19 Public Sector Banks In India Operated At A Loss Of Rs 10 Crore Per Hour In The Last Fiscal
Image Credits: NDTV

19 Public Sector Banks In India Operated At A Loss Of Rs 10 Crore Per Hour In The Last Fiscal

The Gross Domestic Product (GDP) of India grew at 7.7% in Q4 for the Financial Year 2017-18, but the bad loans of 38 listed banks in India collectively crossed Rs 10.17 lakh crore.

CARE Ratings, a rating agency, in its report published last week, showed that the non-performing assets of 26 listed banks stood at Rs 7.31 lakh crore as per their declared Q4 FY18 results. Later on, the remaining 12 banks also declared their Q4 FY18 results.

According to The Economic Times, banks’ gross Non-Performing Assets (NPA) stood at Rs 8.41 lakh crore in December 2017. The State Bank Of India (SBI), country’s largest lender, reached its highest amount of NPAs worth Rs 2,01,560 crore. As many as 8,457 cases are pending in the National Company Law Tribunal and 264 in the National Company Law Appellate Tribunal as on December 31, 2017, through which banks seek to recover their dues.

In response to an RTI filed by the Times of India, the Reserve Bank of India (RBI) said that the scheduled commercial banks (SCBs) collectively wrote off as much as Rs 2.25 lakh crore through the five-year period that ended in March 2016. The scheduled commercial banks are those banks which are included in the second schedule of RBI Act 1934, which carry out the usual business of banking such as accepting deposits, giving out loans and other banking services. All Public, Private, Foreign, Regional Rural sector banks come under this umbrella.

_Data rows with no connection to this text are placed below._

### src/common/daq_pkg.sv
package daq_pkg;

	// External bus widths
	typedef logic [15:0] word_t;
	typedef logic [18:0] ebi_addr_t;

	// Word 1 sits in the top 16 bits: opcode byte, then channel byte
	typedef logic [63:0] cmd_t;
	typedef logic [7:0]  chan_id_t;

	typedef enum logic [7:0] {
		OP_SET_BASE = 8'h01,
		OP_SET_STEP = 8'h02,
		OP_EMIT     = 8'h03
	} opcode_t;

	// Sample word is channel id over a 12-bit ramp value
	typedef logic [15:0] sample_t;
	typedef logic [11:0] value_t;

	// Caps the channel count at 16
	localparam int CHAN_ID_BITS = 4;

	// EBI address map
	localparam ebi_addr_t ADDR_STATUS = 19'd0;
	localparam ebi_addr_t ADDR_CMD_W1 = 19'd1;
	localparam ebi_addr_t ADDR_CMD_W2 = 19'd2;
	localparam ebi_addr_t ADDR_CMD_W3 = 19'd3;
	localparam ebi_addr_t ADDR_CMD_W4 = 19'd4;
	localparam ebi_addr_t ADDR_SAMPLE = 19'd5;

	// Status word bit positions
	localparam int STAT_CMD_FULL  = 0;
	localparam int STAT_CMD_EMPTY = 1;
	localparam int STAT_SMP_EMPTY = 2;
	localparam int STAT_SMP_FULL  = 3;
	localparam int STAT_BAD_LSB   = 4;

endpackage
### src/common/chan_cmd_if.sv
`timescale 1ns/1ps

// One decoded command, dispatcher to channel, four-phase req/ack
interface chan_cmd_if import daq_pkg::*; ();

	logic    req;
	logic    ack;
	opcode_t opcode;
	// Low 16 bits of the command operand
	word_t   operand;

	modport dispatcher (
		output req,
		output opcode,
		output operand,
		input  ack
	);

	modport channel (
		input  req,
		input  opcode,
		input  operand,
		output ack
	);

endinterface

### src/design/sample_channel.sv
`timescale 1ns/1ps

module sample_channel import daq_pkg::*; #(
	parameter int CHAN_ID = 0
) (
	input  logic    clk,
	input  logic    rst,
	chan_cmd_if.channel cmd,
	output logic    smp_req,
	input  logic    smp_ack,
	output sample_t smp_data
);

	localparam logic [CHAN_ID_BITS-1:0] CHAN_TAG = CHAN_ID_BITS'(CHAN_ID);

	typedef enum logic [1:0] {
		st_ready,
		st_offer,
		st_release
	} state_t;

	state_t state;
	value_t base;
	value_t step;
	word_t  remaining;
	logic   ack_q;
	logic   accept;

	// New commands only between runs
	assign accept = (state == st_ready) && (remaining == '0) && cmd.req && !ack_q;

	always_ff @(posedge clk) begin
		if (rst) begin
			state     <= st_ready;
			base      <= '0;
			step      <= '0;
			remaining <= '0;
			ack_q     <= 1'b0;
		end else begin
			if (accept) begin
				ack_q <= 1'b1;
				case (cmd.opcode)
					OP_SET_BASE: base      <= cmd.operand[11:0];
					OP_SET_STEP: step      <= cmd.operand[11:0];
					OP_EMIT:     remaining <= cmd.operand;
					default:     ;
				endcase
			end else if (ack_q && !cmd.req) begin
				ack_q <= 1'b0;
			end

			case (state)
				st_ready: begin
					if (remaining != '0) begin
						state <= st_offer;
					end
				end
				st_offer: begin
					// Advance on ack so a stalled sample is neither lost nor repeated
					if (smp_ack) begin
						base      <= base + step;
						remaining <= remaining - 1'b1;
						state     <= st_release;
					end
				end
				st_release: begin
					if (!smp_ack) begin
						state <= st_ready;
					end
				end
				default: begin
					state <= st_ready;
				end
			endcase
		end
	end

	assign cmd.ack  = ack_q;
	assign smp_req  = (state == st_offer);
	assign smp_data = {CHAN_TAG, base};

endmodule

“This could be the highest ever write-off in a five-year period in absolute terms as are the total stressed assets in the banking system,” said Abhishek Bhattacharya, director and co-head for financial institution India Ratings.


Writing-off NPAs to clean the balance sheet

“Writing off of non-performing assets (NPAs) is a regular exercise conducted by banks to clean up their balance sheets. A substantial portion of this write-off is, however, technical in nature. It is primarily aimed at cleansing the balance sheet and achieving taxation efficiency. In ‘technically written off’ accounts, loans are written off from the books at the head office, without preceding the right to recovery. Further, write-offs are ‘generally’ carried out against accumulated provisions made for such loans. Once recovered, the regulations made for those loans flow back into the profit and loss account of banks,” said the RBI.

The banks could recover only 11.85 percent (6,968 crores) of the total written-off accounts in the financial year 2014-15. The percentage improved from 11.85 to 13.8 percent (9,717 crores) the following fiscal. The SBI had written-off Rs 20,339 crore in 2016-17.

“The information on recovery from written-off accounts from FY 2011-12 to 2013-14 is not available with us,” said the Central bank.

The amount being written-off is increasing every year by an average of around Rs 12,000 crore. Banks don’t count the written-off amount when they calculate their total gross NPAs. Adding the written-off amount to the gross NPA total would paint a clearer picture of India’s bad loan crisis.


The crippling state of the Indian Banking System

Vijaya Bank and Indian Bank are the only two PSBs that have reported a net profit in FY 2017-18. 19 PSBs collectively reported a net loss of over Rs 87,583 crore. If we go by these figures, then these banks ran up a loss of almost Rs 10 crore per hour during the last fiscal.

Banks are operating at a loss of almost ten crores per hour, and the employees are getting a small wage hike of two percent shows the crippling state of the Indian Banking system. Last time a wage hike of 15 percent was given to the bank employees as compared to the two percent this year. Nearly 10 lakh bank employees were on a two-day strike from May 30-May 31 demanding an “expeditious and adequate wage revision settlement for all employees, including general managers.”